The display panel and the display device provided by the embodiments of the present disclosure, the non-display area of the substrate is provided with the heat dissipation layer made of a thermal conductive material, then the chip is arranged on the heat dissipation layer, and a portion of the heat dissipation layer is connected with the frame. As a result, the heat generated by the chip can be transmitted to the frame through the heat dissipation layer. Both the heat dissipation layer and the frame can play a role of dissipating heat. Therefore, the problem of poor heat dissipation of the chip 3 occurring when the chip is integrated into the display panel can be solved.

The remaining structure of the display device in the embodiment of the present disclosure may be implemented with the structure well known for those skilled in the related art, which will not be described in detail herein for simplicity.

In the description of the above-mentioned embodiments, the specific characteristics, structures, materials or features can be combined in appropriate ways in any one or more of the embodiments or examples.

What are described above is related to the illustrative embodiments of the disclosure only and not limitative to the scope of the disclosure; any modifications and variations are easy for those skilled in the art to envisage in the technology scope disclosed by the present disclosure belong to the scope of the present disclosure. Therefore, the scopes of the disclosure are defined by the claims.

The present application claims the priority of the Chinese Patent Application No. 201510033159.8 filed on Jan. 22, 2015, the entirety of which is incorporated herein by reference as a part of the present application.

Claims

1. A display panel, comprising: a substrate and a frame, wherein the substrate is provided with a display area and a non-display area, the non-display area is provided with a chip and a heat dissipation layer that is made of a thermal conductive material, the surface of the heat dissipation layer not contacting with the substrate comprises two parts, one part is connected with the chip, and the other part is connected with the frame.

2. The display panel according to claim 1, wherein the chip is entirely arranged on the surface of the heat dissipation layer.

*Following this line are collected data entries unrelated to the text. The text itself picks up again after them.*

$ cat config.mk
export PLATFORM = sky130hd
export DESIGN_NAME = snake_scan_feeder
export DESIGN_NICKNAME = d
export VERILOG_FILES = /design/src/rtl/snake_scan_feeder.sv
export SDC_FILE = /design/constraint.sdc
export NUM_CORES = 1
export LEC_CHECK = 0
export ABC_AREA = 1
export BUFFER_PORTS_ARGS = -buffer_cell sky130_fd_sc_hd__buf_4
export CORE_AREA = 2 2 120 122
export CTS_CLUSTER_DIAMETER = 80
export DETAILED_ROUTE_END_ITERATION = 10
export DIE_AREA = 0 0 122 124
export PLACE_DENSITY_LB_ADDON = 0.15
export SYNTH_ARGS = -nofsm -noshare
export SYNTH_HDL_FRONTEND = slang
export SYNTH_SLANG_ARGS = --single-unit
$ cat constraint.sdc
create_clock -name clk -period 6.45 [get_ports clk]
set_input_delay 0.9675 -clock clk [delete_from_list [all_inputs] [get_ports clk]]
set_output_delay 0.9675 -clock clk [all_outputs]
set_load 0.01 [all_outputs]
$ cat src/rtl/snake_scan_feeder.sv
// Streams a frame out of the frame SRAM in the PE-array snake order.
// A two-entry skid FIFO absorbs the 1-cycle SRAM latency and consumer backpressure.
module snake_scan_feeder #(
  parameter int ROW     = 128,
  parameter int COL     = 128,
  parameter int CH      = 4,
  parameter int PEA_NUM = 32,
  parameter int ADDR_W  = 14
) (
  input  logic                 clk,
  input  logic                 rst,
  input  logic                 start,
  output logic                 mem_rd_en,
  output logic [ADDR_W-1:0]    mem_addr,
  input  logic [CH*8-1:0]      mem_rdata,
  output logic [PEA_NUM*8-1:0] data_out,
  output logic                 data_valid,
  input  logic                 data_ready,
  output logic                 busy,
  output logic                 done
);

  localparam int RW = $clog2(ROW + 1);
  localparam int CW = (COL > 1) ? $clog2(COL) : 1;
  localparam logic [CW-1:0]     COL_LAST = CW'(COL - 1);
  localparam logic [RW-1:0]     ROW_LAST = RW'(ROW - 1);
  localparam logic [ADDR_W-1:0] COL_A    = ADDR_W'(COL);

  typedef enum logic [1:0] {IDLE, PAIR, SNAKE, DRAIN} state_t;

  state_t              state, state_n;
  logic [RW-1:0]       row, row_n;
  logic [CW-1:0]       col, col_n;
  logic [ADDR_W-1:0]   base, base_n;
  logic                rd_pending;
  logic [CH*8-1:0]     fifo_q [2];
  logic                wr_ptr, rd_ptr;
  logic [1:0]          count;
  logic                push, pop, issue, issue_ok;
  logic [2:0]          occ;

  assign push       = rd_pending;
  assign data_valid = (count != 2'd0);
  assign pop        = data_valid && data_ready;
  // Occupancy after this cycle's pop, so a full-rate stream never bubbles.
  assign occ        = {1'b0, count} + {2'b0, rd_pending} - {2'b0, pop};
  assign issue_ok   = (occ < 3'd2);

  assign mem_rd_en  = issue;
  assign mem_addr   = base + ADDR_W'(col);
  assign busy       = (state != IDLE);

  always_comb begin
    data_out           = '0;
    data_out[CH*8-1:0] = fifo_q[rd_ptr];
  end

  always_comb begin
    state_n = state;
    row_n   = row;
    col_n   = col;
    base_n  = base;
    issue   = 1'b0;
    done    = 1'b0;
    case (state)
      IDLE: begin
        if (start) begin
          state_n = PAIR;
          row_n   = '0;
          col_n   = '0;
          base_n  = '0;
        end
      end
      PAIR: begin
        // base toggles between row 0 and row 1 within each column.
        if (issue_ok) begin
          issue = 1'b1;
          if (base == '0) begin
            base_n = COL_A;
          end else if (col == COL_LAST) begin
            base_n  = COL_A + COL_A;
            row_n   = RW'(2);
            col_n   = COL_LAST;
            state_n = (ROW > 2) ? SNAKE : DRAIN;
          end else begin
            base_n = '0;
            col_n  = col + CW'(1);
          end
        end
      end
      SNAKE: begin
        if (issue_ok) begin
          issue = 1'b1;
          if (!row[0]) begin
            if (col == '0) begin
              row_n  = row + RW'(1);
              base_n = base + COL_A;
            end else begin
              col_n = col - CW'(1);
            end
          end else if (col == COL_LAST) begin
            if (row == ROW_LAST) begin
              state_n = DRAIN;
            end else begin
              row_n  = row + RW'(1);
              base_n = base + COL_A;
            end
          end else begin
            col_n = col + CW'(1);
          end
        end
      end
      DRAIN: begin
        if (count == 2'd0 && !rd_pending) begin
          done    = 1'b1;
          state_n = IDLE;
        end
      end
      default: state_n = IDLE;
    endcase
  end

  always_ff @(posedge clk) begin
    if (rst) begin
      state <= IDLE;
      row   <= '0;
      col   <= '0;
      base  <= '0;
    end else begin
      state <= state_n;
      row   <= row_n;
      col   <= col_n;
      base  <= base_n;
    end
  end

  // Read data lands in the FIFO the cycle it returns; reset drops it.
  always_ff @(posedge clk) begin
    if (rst) begin
      rd_pending <= 1'b0;
      wr_ptr     <= 1'b0;
      rd_ptr     <= 1'b0;
      count      <= 2'd0;
      fifo_q[0]  <= '0;
      fifo_q[1]  <= '0;
    end else begin
      rd_pending <= issue;
      if (push) begin
        fifo_q[wr_ptr] <= mem_rdata;
        wr_ptr         <= ~wr_ptr;
      end
      if (pop) rd_ptr <= ~rd_ptr;
      case ({push, pop})
        2'b10:   count <= count + 2'd1;
        2'b01:   count <= count - 2'd1;
        default: count <= count;
      endcase
    end
  end

endmodule

=== Word-level counts from Yosys, hierarchy flattened ===
Memory sizes are Yosys's and may differ from the RTL's. A register that Yosys moved wholly into a read port is not among the register bits.
Index checks and enable logic that the tools add are counted.
Widths: inputs -> output; s select.

* Bits in registers: 36
* RAM bits: 64
* Input port bits: 36
* Output and inout port bits: 274
* Word-level logic and storage cells: 115
* Memories: 1

{| class="wikitable"
|+ Memory list
! memory !! words !! width !! read ports !! clocked after memory_dff !! write ports !! line !! RTL
|-
| fifo_q || 2 || 32 || 1 || 1 || 2 || 36 || <nowiki>logic [CH*8-1:0] fifo_q [2];</nowiki>
|}

* Add/subtract/negate cells: 9
* Magnitude comparators: 1
* Equal/unequal tests: 21
* Mux-type cells: 54
* Bitwise gates (word level): 2
* Reductions and logical operators: 18

{| class="wikitable"
|+ Operator list
! operator !! number
|-
| $mux 14 || 7
|-
| $mux 8 || 9
|-
| $mux 7 || 8
|-
| $pmux 14 s3 || 1
|-
| $mux 32 || 1
|-
| $reduce_or 32->1 || 1
|-
| $pmux 8 s3 || 1
|-
| $pmux 7 s3 || 1
|-
| $mux 2 || 9
|-
| $mux 9 || 2
|-
| $ne 2x2->1 const B || 9
|-
| $reduce_and 9->1 || 2
|-
| $ne 3x3->1 const B || 5
|-
| $add 14x7->14 || 1
|-
| $add 14x8->14 const B || 1
|-
| $logic_not 14->1 || 1
|-
| $reduce_and 7->1 || 2
|-
| $mux 1 || 13
|-
| $add 8x1->8 const B || 1
|-
| $eq 8x7->1 const B || 1
|-
| $pmux 2 s4 || 1
|-
| $add 7x1->7 const B || 1
|-
| $eq 7x7->1 const B || 1
|-
| $logic_not 7->1 || 1
|-
| other kinds (17) || 25
|}

=== Logic depth before layout (Yosys ltp) ===
* Word-level depth: 6
* Depth in mapped cells: 20
* Mapped depth without buffers: 20

=== Least setup slack after synthesis ===
OpenSTA, ideal clock, no wires.

* Kind: in2out
* From: input data_ready
* To: output mem_rd_en
* Arrival time: 2.215 ns
* Setup slack: 3.268 ns
* Stages: 8
* Buffers on the path: 0
* Cell sequence: nand2_1 > nor2_1 > nor2_1 > nor2_1 > inv_1 > fa_1 > nand3_1 > nor2_1

* Cells in the longest elaborated chain, start to end: 5

{| class="wikitable"
|+ RTL lines
! what !! line !! RTL
|-
| start, declared || 18 || <nowiki>input logic data_ready,</nowiki>
|-
| $logic_and 1x1->1 || 44 || <nowiki>assign pop = data_valid && data_ready;</nowiki>
|-
| $sub 3x1->3 || 46 || <nowiki>assign occ = {1'b0, count} + {2'b0, rd_pending} - {2'b0, pop};</nowiki>
|-
| $lt 3x2->1 || 47 || <nowiki>assign issue_ok = (occ < 3'd2);</nowiki>
|-
| $mux 1 || 76, 92 ||
|-
| $mux 1 || n/a ||
|-
| end, declared || 13 || <nowiki>output logic mem_rd_en,</nowiki>
|}

No other way between the ends.

=== Worst setup path after layout ===
* From: register count[1]
* To: output mem_rd_en

* Cells in the longest elaborated chain, start to end: 6
* Elaborated cells on any way between the ends: 7
* Classes of those cells: add/sub: 2; order compare: 1; mux: 2; reduce/logical: 2

{| class="wikitable"
|+ RTL lines
! what !! line !! RTL
|-
| start, declared || 38 || <nowiki>logic [1:0] count;</nowiki>
|-
| start signal, assigned || 154 || <nowiki>2'b10: count <= count + 2'd1;</nowiki>
|-
| start signal, assigned || 155 || <nowiki>2'b01: count <= count - 2'd1;</nowiki>
|-
| start signal, assigned || 156 || <nowiki>default: count <= count;</nowiki>
|-
| branches (longest 2 deep; another with $add 2x1->3) || n/a ||
|-
| $sub 3x1->3 (*) || 46 ||
|-
| $lt 3x2->1 (*) || 47 ||
|-
| $mux 1 (*) || 76, 92 ||
|-
| $mux 1 (*) || n/a ||
|}

Mark *: on every way between the ends.

==> summary.md <==
| Metric | Value |
|---|---|
| Largest net degree at the start of global routing | 35 |
| Layout cell share with drive strength beyond 1 | 18.60% |
| Classification of the worst-slack hold path | flip-flop to flip-flop |
| Worst Setup SP | count[1]$_SDFFE_PP0N_ |
| Wire length of the first global-routing pass | 17950 um |
| Starting density of the core | 47.55% |
| Overflow after GRT | 0 |
| Delay contributed by the slowest stage of the critical path | 500 ps |
| Slew at the pin closest to its max-slew limit | 654.1 ps |
| Clock sinks | 94 |
| CTS tree | yes |
| Signed area change from the synthesized netlist to the final layout | 4.526% |
| Number of unique standard cell types used by synthesis | 36 |
| Quantity of hold-fixing buffers added after cts | 0 |
| Max-Slew Margin vs Limit | 56.35% |
| Die Wd | 122 um |
| Ratio of total power to cell area | 339.0 nW/um2 |
| # IOs | 310 |
| Critical Path Start Type | flip-flop |
| Full die area | 15130 um2 |
| Via count | 4288 |
| Cell class contributing the biggest share of worst-path delay | simple AND/OR/NAND/NOR gates |
| Clk buf depth | 2 |
| Max-cap viol count | 0 |
| Crit share post-route | 55.74% |
| Buffers and inverters on the worst path | 3 |
| Pre-Repair DR Iteration Count | 5 |
| Setup repair after global routing missed its margin | no |
| Final routed wirelength across all metal layers | 12190 um |
| Cell at the root of the clock tree | sky130_fd_sc_hd__clkbuf_16 |
| Flip-flop and latch count after synthesis | 94 |
| Sequential cell area fraction in the yosys report | 38.67% |
| Crit path DAT | 2630 ps |
| Cell depth of the worst flop-to-flop path | 15 |
| Area occupied by multi-input gates | 2756 um2 |
| Class of the most critical setup path | flip-flop to output port |
| Site Rows | 43 |
| Mean area per synthesized cell | 8.506 um2 |
| Detailed placement HPWL | 8957 um |
| Violation count after the first detailed-routing iteration | 261 |
| H-tree depth reported by CTS | 3 |
| Count of instances resized after the clock tree is built | 0 |
| Library cell with the highest instance count after synthesis | sky130_fd_sc_hd__buf_4 |
| Final WS setup | 2855 ps |
| Total Nets Final | 897 |
| Stages on worst setup path | 11 |
| Fin Setup TNS | 0 ps |
| Cells along the critical path | inv_1 > nand2_1 > nand2_1 > nor2_1 > nor2_1 > nor2_1 > inv_1 > fa_1 > nand3_1 > nor2_1 > buf_4 |
| Critical path capture point | mem_rd_en |
| Yosys synthesis warning count | 0 |
| Buffers added on ports | 85 |
| Reg2reg end | col[5]$_SDFFE_PP0P_ |
| Worst Clk Skew | 6.250 ps |
| Synth area leader | sky130_fd_sc_hd__edfxtp_1 |
| Core footprint | 13720 um2 |
| Most numerous cell on the critical path | sky130_fd_sc_hd__nor2_1 |
| DIE HEIGHT | 124 um |
| Timing-limited maximum frequency | 278.1 MHz |
| Cell Area, Synth | 6524 um2 |
| Leading cell types by count after synthesis | sky130_fd_sc_hd__buf_4, sky130_fd_sc_hd__nor2_1, sky130_fd_sc_hd__inv_1 |
| Sequential cell area | 2522 um2 |
| Leading post-synthesis cells by cell area | sky130_fd_sc_hd__edfxtp_1, sky130_fd_sc_hd__buf_4, sky130_fd_sc_hd__dfxtp_1 |
| Max VDD drop | 0.0002572 V |
| Crit path time final | 3595 ps |
| Count of antenna diodes in the layout | 0 |
| CTS Buf Count | 9 |
| Final-report setup violation count | 0 |
| Via count of the first global-routing pass | 3743 |
| Detail Route Antenna Nets | 0 |
| Skew-Pair Late Insertion Delay | 340 ps |
| Leakage power figure | 3.343 nW |
| Type of element capturing the critical path | output port |
| Startpoint of the worst-slack reg-to-reg timing path | count[1]$_SDFFE_PP0N_ |
| Maximum fanout count along the critical path | 4 |
| Routed WL per cell | 11.77 um |
| Number of instances in the synthesized netlist | 767 |
| Fill cell count | 1349 |
| Status | completed |
| Setup repair bufs after CTS | 0 |
| Weighted congestion at the end of routability-driven global placement | 0.8470 |
| Worst EP required | 5480 ps |
| Crit-path slowest cell | sky130_fd_sc_hd__fa_1 |
| Share of flip-flops with an asynchronous set or reset after synthesis | 0% |
| Detailed-route DRC error count | 0 |
| Routed vias/inst | 4.143 |
| Count of flip-flops with a built-in enable after synthesis | 64 |
| Final count of hold timing violations | 0 |
| Dominant register cell in the synthesized netlist | sky130_fd_sc_hd__edfxtp_1 |
| Pins over their slew limit | 0 |
| Worst slack, placed | 2934 ps |
| Clk pin slew, worst setup/hold paths | 70 ps |
| Reg2reg setup slack | 3460 ps |
| Global-route usage over all layers | 15.19% |
| Area share of the largest cell type after synthesis | 29.46% |
| Number of antenna violations at the first check in global routing | 0 |
==> flip-flops by register name, indices dropped and copies added (netlist names), 2 cells and up, named ones only <==
register,count
base,7
state,2
fifo_q,64
row,8
count,2
col,7
==> per-stage QoR <==
stage                     instance area, um2  hold slack (ps)  cells  utilization [%]  total power, W
after floorplan                         7361            425.7    990                -        0.001553
after global placement                  6492            439.4   1019            47.32        0.001724
after detailed placement                6492            460.6   1019            47.32        0.001747
after CTS                               6819            464.0   1035            49.70        0.002334
after global routing                    6819            512.3   1035            49.70        0.002482
final                                   6819            476.9   1035            49.70        0.002311
==> power breakdown <==
part           leakage (nW)  switching [W]  internal, W
Clock                 0.160       0.000231     0.000344
Sequential            0.907      0.0000570     0.000736
Combinational          2.28       0.000599     0.000345
==> area by class of cell <==
cell class	instances	share of cell area [%]
Multi-Input combinational cell	572	40.42
Clock buffer	9	3.303
Clock inverter	7	1.486
Inverter	83	4.587
Tap cell	180	3.303
Timing Repair Buffer	90	9.908
Sequential cell	94	36.99
==> cell usage in the layout (no fill, tap or decap), types with 2 or more instances in the layout <==
master / synthesis / layout
sky130_fd_sc_hd__nand3_2: 2 / 2
sky130_fd_sc_hd__dfxtp_1: 30 / 30
sky130_fd_sc_hd__a21oi_1: 21 / 21
sky130_fd_sc_hd__xnor2_1: 4 / 4
sky130_fd_sc_hd__nor2_2: 3 / 3
sky130_fd_sc_hd__ha_1: 10 / 10
sky130_fd_sc_hd__conb_1: 1 / 224
sky130_fd_sc_hd__o21ai_1: 7 / 7
sky130_fd_sc_hd__nand3_1: 31 / 31
sky130_fd_sc_hd__edfxtp_1: 64 / 64
sky130_fd_sc_hd__o21ai_2: 4 / 4
sky130_fd_sc_hd__nor2_4: 3 / 3
sky130_fd_sc_hd__mux2_2: 32 / 32
sky130_fd_sc_hd__inv_2: 2 / 2
sky130_fd_sc_hd__buf_4: 224 / 90
sky130_fd_sc_hd__nand2_1: 77 / 77
sky130_fd_sc_hd__nand2_2: 4 / 4
sky130_fd_sc_hd__nand4_1: 5 / 5
sky130_fd_sc_hd__xor2_1: 4 / 4
sky130_fd_sc_hd__inv_1: 80 / 80
sky130_fd_sc_hd__bufinv_16: 0 / 2
sky130_fd_sc_hd__clkbuf_16: 0 / 9
sky130_fd_sc_hd__o21ai_0: 19 / 19
sky130_fd_sc_hd__inv_6: 0 / 2
sky130_fd_sc_hd__nor2_1: 111 / 111
sky130_fd_sc_hd__nor3_1: 3 / 3
==> worst min path at each step <==
stage / from / end / slack, ps / depth (start not counted)
final: rd_ptr$_SDFFE_PP0P_ / flip-flop / 480 / 1
after global routing: rd_ptr$_SDFFE_PP0P_ / flip-flop / 510 / 1
after CTS: rd_ptr$_SDFFE_PP0P_ / flip-flop / 460 / 1
after detailed placement: rd_ptr$_SDFFE_PP0P_ / flip-flop / 460 / 1
after global placement: rd_ptr$_SDFFE_PP0P_ / flip-flop / 440 / 1
after floorplan: rd_ptr$_SDFFE_PP0P_ / flip-flop / 430 / 1
==> layer usage <==
layer	track usage [%]	up-vias	routed length [um]
met3	4.304	7	778
met5	0	-	0
met2	25.98	156	6272
met1	19.16	1982	5063
met4	3.305	0	70
li1	-	2143	-
==> kinds of logic (layout without fill, tap and decap cells) <==
logic type      count (synthesis)  count (layout)  synth area share [%]
compound gates                 54              54                 4.488
xor+xnor                        8               8                 1.074
fa+ha+maj                      11              11                 2.225
mux                            32              32                 5.524
flops                          94              94                 38.67
buf+inv                       324             189                 31.91
simple gates                  243             243                 16.05
other cells                     1             224               0.05748
Power figures use the tool's default switching activity.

3. The display panel according to claim 2, further comprises a heat conductive adhesive, wherein the chip is connected with the heat dissipation layer through the heat conductive adhesive, and the heat dissipation layer is connected with the frame through the heat conductive adhesive.

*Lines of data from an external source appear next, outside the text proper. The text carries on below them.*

$ cat config.mk
export PLATFORM = sky130hd
export DESIGN_NAME = regfile_wb_sched
export DESIGN_NICKNAME = d
export VERILOG_FILES = /design/src/rtl/regfile_wb_sched.sv
export SDC_FILE = /design/constraint.sdc
export NUM_CORES = 1
export LEC_CHECK = 0
export ABC_AREA = 1
export CORE_MARGIN = 1.5
export CORE_UTILIZATION = 60
export DETAILED_ROUTE_END_ITERATION = 6
export DONT_BUFFER_PORTS = 1
export HOLD_SLACK_MARGIN = 0.02
export PLACE_DENSITY = 0.76
export SETUP_SLACK_MARGIN = 0.5
export SLEW_MARGIN = 25
export SYNTH_ARGS = -nofsm -noshare
export SYNTH_HDL_FRONTEND = slang
export SYNTH_SLANG_ARGS = --single-unit
$ cat constraint.sdc
create_clock -name clk -period 3.1 [get_ports clk]
set_input_delay 0.93 -clock clk [delete_from_list [all_inputs] [get_ports clk]]
set_output_delay 0.93 -clock clk [all_outputs]
set_load 0.01 [all_outputs]
$ cat src/rtl/regfile_wb_sched.sv
// Register-file write-port scheduler: pipe writeback has priority, multi-cycle results queue in a FIFO.
// Optional starvation guard (wb_hold) is built when REGFILE_WB_STARVE_EN is defined.
module regfile_wb_sched #(
  parameter int DEPTH      = 2,
  parameter int STARVE_MAX = 4
) (
  input  logic        clk,
  input  logic        rst,
  input  logic        pipe_wr_en,
  input  logic [4:0]  pipe_wr_addr,
  input  logic [31:0] pipe_wr_data,
  input  logic        mc_issue,
  input  logic [4:0]  mc_issue_addr,
  input  logic        mc_valid,
  input  logic [4:0]  mc_addr,
  input  logic [31:0] mc_data,
  output logic        mc_ready,
  input  logic [4:0]  id_rs_addr,
  input  logic [4:0]  id_rt_addr,
  output logic        id_stall,
  output logic        wb_hold,
  output logic        rf_wr_en,
  output logic [4:0]  rf_wr_addr,
  output logic [31:0] rf_wr_data
);

  localparam int PW    = $clog2(DEPTH);
  localparam int CNT_W = PW + 1;

  logic [4:0]       addr_mem [DEPTH];
  logic [31:0]      data_mem [DEPTH];
  logic [PW-1:0]    wr_ptr_reg;
  logic [PW-1:0]    rd_ptr_reg;
  logic [CNT_W-1:0] count_reg;
  logic [CNT_W-1:0] count_next;
  logic [31:1]      pending_reg;
  logic [31:0]      pending;

  logic        empty;
  logic        full;
  logic        push;
  logic        pop;
  logic [4:0]  head_addr;
  logic [31:0] head_data;
  logic [4:0]  sel_addr;
  logic [31:0] sel_data;

  assign empty     = (count_reg == '0);
  assign full      = (count_reg == CNT_W'(DEPTH));
  assign mc_ready  = !full;
  assign push      = mc_valid && !full;
  assign pop       = !pipe_wr_en && !empty;
  assign head_addr = addr_mem[rd_ptr_reg];
  assign head_data = data_mem[rd_ptr_reg];

  // Write-port mux: the pipe always wins, the FIFO head only fills idle slots.
  always_comb begin
    sel_addr = 5'd0;
    sel_data = 32'd0;
    if (pipe_wr_en) begin
      sel_addr = pipe_wr_addr;
      sel_data = pipe_wr_data;
    end else if (pop) begin
      sel_addr = head_addr;
      sel_data = head_data;
    end
  end

  assign rf_wr_en   = rst && (pipe_wr_en || pop) && (sel_addr != 5'd0);
  assign rf_wr_addr = rst ? sel_addr : 5'd0;
  assign rf_wr_data = rst ? sel_data : 32'd0;

  always_ff @(posedge clk) begin
    if (push) begin
      addr_mem[wr_ptr_reg] <= mc_addr;
      data_mem[wr_ptr_reg] <= mc_data;
    end
  end

  always_comb begin
    count_next = count_reg;
    case ({push, pop})
      2'b10:   count_next = count_reg + CNT_W'(1);
      2'b01:   count_next = count_reg - CNT_W'(1);
      default: count_next = count_reg;
    endcase
  end

  always_ff @(posedge clk or negedge rst) begin
    if (!rst) begin
      wr_ptr_reg <= '0;
      rd_ptr_reg <= '0;
      count_reg  <= '0;
    end else begin
      if (push) wr_ptr_reg <= wr_ptr_reg + PW'(1);
      if (pop)  rd_ptr_reg <= rd_ptr_reg + PW'(1);
      count_reg <= count_next;
    end
  end

  // One flop per architectural register; a new issue overrides a same-edge retirement.
  genvar gi;
  generate
    for (gi = 1; gi < 32; gi++) begin : g_pend
      always_ff @(posedge clk or negedge rst) begin
        if (!rst)
          pending_reg[gi] <= 1'b0;
        else if (mc_issue && (mc_issue_addr == 5'(gi)))
          pending_reg[gi] <= 1'b1;
        else if (pop && (head_addr == 5'(gi)))
          pending_reg[gi] <= 1'b0;
      end
    end
  endgenerate

  assign pending  = {pending_reg, 1'b0};
  assign id_stall = pending[id_rs_addr] | pending[id_rt_addr];

`ifdef REGFILE_WB_STARVE_EN
  logic [3:0] starve_cnt_reg;
  logic       blocked;

  assign blocked = pipe_wr_en && !empty;

  always_ff @(posedge clk or negedge rst) begin
    if (!rst)
      starve_cnt_reg <= 4'd0;
    else if (!blocked)
      starve_cnt_reg <= 4'd0;
    else if (starve_cnt_reg != 4'(STARVE_MAX))
      starve_cnt_reg <= starve_cnt_reg + 4'd1;
  end

  // Raised in the blocked cycle that brings the count to STARVE_MAX so W idles the very next cycle.
  assign wb_hold = blocked && (starve_cnt_reg >= 4'(STARVE_MAX - 1));
`else
  assign wb_hold = 1'b0;
`endif

endmodule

4. The display panel according to claim 1, wherein the heat dissipation layer is made of a metal material.

5. The display panel according to claim 4, wherein the heat dissipation layer is made of copper.

6. The display panel according to claim 1, wherein an area of the non-display area not provided with the chip is a free surface, and the heat dissipation layer covers the free surface of the non-display area.

7. The display panel according to claim 1, wherein an area of the non-display area used for setting the chip comprises a wire connection region and a chip covering area, the wire connection area is used for setting the wires of the chip, and the part connecting the heat dissipation layer and the chip is located in the chip covering area.

8. A display device, comprising the display panel according to claim 1.

9. The display panel according to claim 2, wherein the heat dissipation layer is made of a metal material.

10. The display panel according to claim 9, wherein the heat dissipation layer is made of copper.

11. The display panel according to claim 3, wherein the heat dissipation layer is made of a metal material.

12. The display panel according to claim 11, wherein the heat dissipation layer is made of copper.